The artificial intelligence industry is unique in that it has evolved to the point of making dramatic impacts across other markets. AI is used to help businesses scale, improve customer experiences, decrease waste and streamline cumbersome tasks. Ventana Research sees the need for AI innovation for the future of technology and the many other industries it influences, but making such tools available to everyone at fairly low costs can be difficult. It is no surprise that nearly two-thirds (62%) of organizations report using machine learning today, and nearly three-quarters (72%) of organizations participating in our research say they plan to increase ML use.
H2O.ai is a vendor on the forefront of democratizing AI, making AI accessible for everyone through its open-source ML and data science platform to simplify the process of building smarter applications. H2O provides support for marketing, insurance, healthcare, retail, telecommunications, manufacturing and financial services. H2O’s AutoML makes the process of evaluating and training ML models easier, reducing the need for expertise in machine learning and boosting data scalability. H2O has a variety of products to simplify procedures, increasing efficiency via AI models and applications through H2O AI Hybrid Cloud, which provides developers or data scientists an automated engineering process and supplies data connectors to ingest data from various stores such as databases, Apache Hadoop and object storage services. H2O’s approach to training the best models in the shortest amount of time with its open-source platform highlights the increase of reproducibility, thereby establishing a foundation for research or applications. These products attempt to help data scientists accelerate the process of building models by utilizing automatic algorithm selection, model validation, feature engineering and hyper-parameter tuning. H2O’s dedication to democratizing AI is a significant contribution to the transformation of the market, which in turn expands the accessibility of such technologies as a force multiplier in every industry.
Our analysis finds that AI will be at the forefront of the majority of technological developments over the course of the next decade. By advancing the distribution of such tools, H2O.ai is helping to surpass current demand and set the tone for future technological business ventures. H2O’s approach of implementing AI tools through various products into a variety of enterprises expands the range of its influence through an AI cloud dataset trainer, advanced natural language processing models and publication of AI apps. H2O’s AI AppStore allows organizations to choose from a selection of pre-built software or to rapidly build and share their AI applications across the enterprise. Organizations can leverage the data science technologies to develop easily customizable apps across all aspects of business. H2O’s AI Hybrid Cloud platform accelerates the creation of models with advanced features, allowing organizations to gather valuable data within tabular and structured data forms to help identify customers, detect fraud, predict failures and much more.
Organizations seeking a simple, more accessible and improved way to train large datasets or deploy state-of-the-art AI models should examine H2O.ai’s wide array of products in the search for solutions. H2O.ai needs to continue developing more models to include within its pre-built application platform to ensure easy access to a range of solutions for customers. By 2023, more than three-quarters of analytics processes will be enhanced by AI/ML to streamline operations and increase the value derived from data. By enhancing interaction constraints, improving documentation programs and building upon current features within products, H2O’s solution sets would be applicable to any organization in need.
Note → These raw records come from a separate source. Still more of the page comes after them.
### src/design/rlm_pkg.sv
`timescale 1ns / 1ps

package rlm_pkg;

   localparam int SAMPLE_W   = 16;
   localparam int COEF_W     = 16;
   localparam int RATE_W     = 17;
   localparam int CSR_IDX_W  = 3;
   localparam int CSR_DATA_W = 17;

   localparam int FILT_W    = 32;
   localparam int MAG_W     = 32;
   localparam int SUM_W     = 40;
   localparam int FLOOR_W   = 28;
   localparam int THRESH_W  = 33;
   localparam int ENV_W     = 16;
   localparam int LEVEL_W   = 8;
   localparam int OUT20_W   = 20;
   localparam int DIV_CNT_W = 6;

   localparam int MUL_A_W = 33;
   localparam int MUL_B_W = 18;
   localparam int MUL_P_W = 51;
   localparam int MUL_R_W = 40;
   localparam int SHIFT_RATE = 16;
   localparam int SHIFT_MULT = 12;

   localparam logic [ENV_W-1:0]  TARGET_MAX = 16'd65280;
   localparam logic [ENV_W-1:0]  LEVEL_RND  = 16'd128;
   localparam logic [RATE_W-1:0] RATE_ONE   = 17'd65536;

   localparam logic [COEF_W-1:0] RST_HIGHPASS_COEFF   = 16'd62259;
   localparam logic [COEF_W-1:0] RST_FLOOR_FALL_RATE  = 16'd3277;
   localparam logic [COEF_W-1:0] RST_FLOOR_RISE_RATE  = 16'd33;
   localparam logic [COEF_W-1:0] RST_FLOOR_MULTIPLIER = 16'd4506;
   localparam logic [COEF_W-1:0] RST_THRESHOLD_OFFSET = 16'd80;
   localparam logic [COEF_W-1:0] RST_LEVEL_GAIN       = 16'd6554;
   localparam logic [RATE_W-1:0] RST_ATTACK_RATE      = 17'd65536;
   localparam logic [RATE_W-1:0] RST_RELEASE_RATE     = 17'd29491;

   typedef enum logic [CSR_IDX_W-1:0] {
      CSR_HIGHPASS_COEFF   = 3'd0,
      CSR_FLOOR_FALL_RATE  = 3'd1,
      CSR_FLOOR_RISE_RATE  = 3'd2,
      CSR_FLOOR_MULTIPLIER = 3'd3,
      CSR_THRESHOLD_OFFSET = 3'd4,
      CSR_LEVEL_GAIN       = 3'd5,
      CSR_ATTACK_RATE      = 3'd6,
      CSR_RELEASE_RATE     = 3'd7
   } csr_index_type;

   typedef struct packed {
      logic                      start;
      logic                      shift16;
      logic signed [MUL_A_W-1:0] a;
      logic signed [MUL_B_W-1:0] b;
   } mul_req_type;

   typedef struct packed {
      logic                      valid;
      logic signed [MUL_R_W-1:0] value;
   } mul_rsp_type;

   typedef struct packed {
      logic             done;
      logic [SUM_W-1:0] quotient;
   } div_rsp_type;

endpackage

### src/design/rlm_mul.sv
`timescale 1ns / 1ps

// shared multiply, round half up, arithmetic shift; product and rounded result are registered in turn
module rlm_mul (
   input  logic                clock,
   input  logic                reset,
   input  rlm_pkg::mul_req_type req,
   output rlm_pkg::mul_rsp_type rsp
);

   logic signed [rlm_pkg::MUL_P_W-1:0] prod_ff;
   logic                               shift16_ff;
   logic                               v1_ff;
   logic                               v2_ff;
   logic signed [rlm_pkg::MUL_R_W-1:0] value_ff;

   logic signed [rlm_pkg::MUL_P_W-1:0] rnd;
   logic signed [rlm_pkg::MUL_P_W-1:0] biased;
   logic signed [rlm_pkg::MUL_P_W-1:0] shifted;
   logic signed [rlm_pkg::MUL_P_W-1:0] prod_in;

   assign prod_in = req.a * req.b;
   assign rnd     = shift16_ff ? (rlm_pkg::MUL_P_W'(1) <<< (rlm_pkg::SHIFT_RATE - 1))
                               : (rlm_pkg::MUL_P_W'(1) <<< (rlm_pkg::SHIFT_MULT - 1));
   assign biased  = prod_ff + rnd;
   assign shifted = shift16_ff ? (biased >>> rlm_pkg::SHIFT_RATE)
                               : (biased >>> rlm_pkg::SHIFT_MULT);

   always_ff @(posedge clock) begin
      if (reset) begin
         v1_ff <= 1'b0;
         v2_ff <= 1'b0;
      end else begin
         v1_ff <= req.start;
         v2_ff <= v1_ff;
      end
      prod_ff    <= prod_in;
      shift16_ff <= req.shift16;
      value_ff   <= shifted[rlm_pkg::MUL_R_W-1:0];
   end

   assign rsp.valid = v2_ff;
   assign rsp.value = value_ff;

endmodule

### src/design/rlm_div.sv
`timescale 1ns / 1ps

// restoring divider, one quotient bit per cycle
module rlm_div #(
   parameter int DVS_W = 9
) (
   input  logic                      clock,
   input  logic                      reset,
   input  logic                      start,
   input  logic [rlm_pkg::SUM_W-1:0] dividend,
   input  logic [DVS_W-1:0]          divisor,
   output rlm_pkg::div_rsp_type      rsp
);

   logic                          busy_ff;
   logic                          done_ff;
   logic [rlm_pkg::DIV_CNT_W-1:0] cnt_ff;
   logic [rlm_pkg::SUM_W-1:0]     quo_ff;
   logic [DVS_W-1:0]              rem_ff;
   logic [DVS_W-1:0]              dvs_ff;

   logic [DVS_W:0]   partial;
   logic [DVS_W:0]   diff;
   logic             fits;
   logic [DVS_W-1:0] rem_in;

   assign partial = {rem_ff, quo_ff[rlm_pkg::SUM_W-1]};
   assign diff    = partial - {1'b0, dvs_ff};
   assign fits    = partial >= {1'b0, dvs_ff};
   assign rem_in  = fits ? diff[DVS_W-1:0] : partial[DVS_W-1:0];

   always_ff @(posedge clock) begin
      if (reset) begin
         busy_ff <= 1'b0;
         done_ff <= 1'b0;
         cnt_ff  <= '0;
      end else begin
         done_ff <= 1'b0;
         if (start) begin
            busy_ff <= 1'b1;
            cnt_ff  <= '0;
            quo_ff  <= dividend;
            rem_ff  <= '0;
            dvs_ff  <= divisor;
         end else if (busy_ff) begin
            quo_ff <= {quo_ff[rlm_pkg::SUM_W-2:0], fits};
            rem_ff <= rem_in;
            cnt_ff <= cnt_ff + 1'b1;
            if (cnt_ff == rlm_pkg::DIV_CNT_W'(rlm_pkg::SUM_W - 1)) begin
               busy_ff <= 1'b0;
               done_ff <= 1'b1;
            end
         end
      end
   end

   assign rsp.done     = done_ff;
   assign rsp.quotient = quo_ff;

endmodule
Organizations across industries can use H2O.ai’s products to effectively implement AI models and advanced data analytic tools, empowering operating plans. Image and video data, security improvements, automatic feature engineering, time-series issues, development frameworks, sophisticated AI application development, machine learning operations technologies and monitoring and prediction are just a few ways in which newly accessible AI tools can be used to boost efficiency and productivity.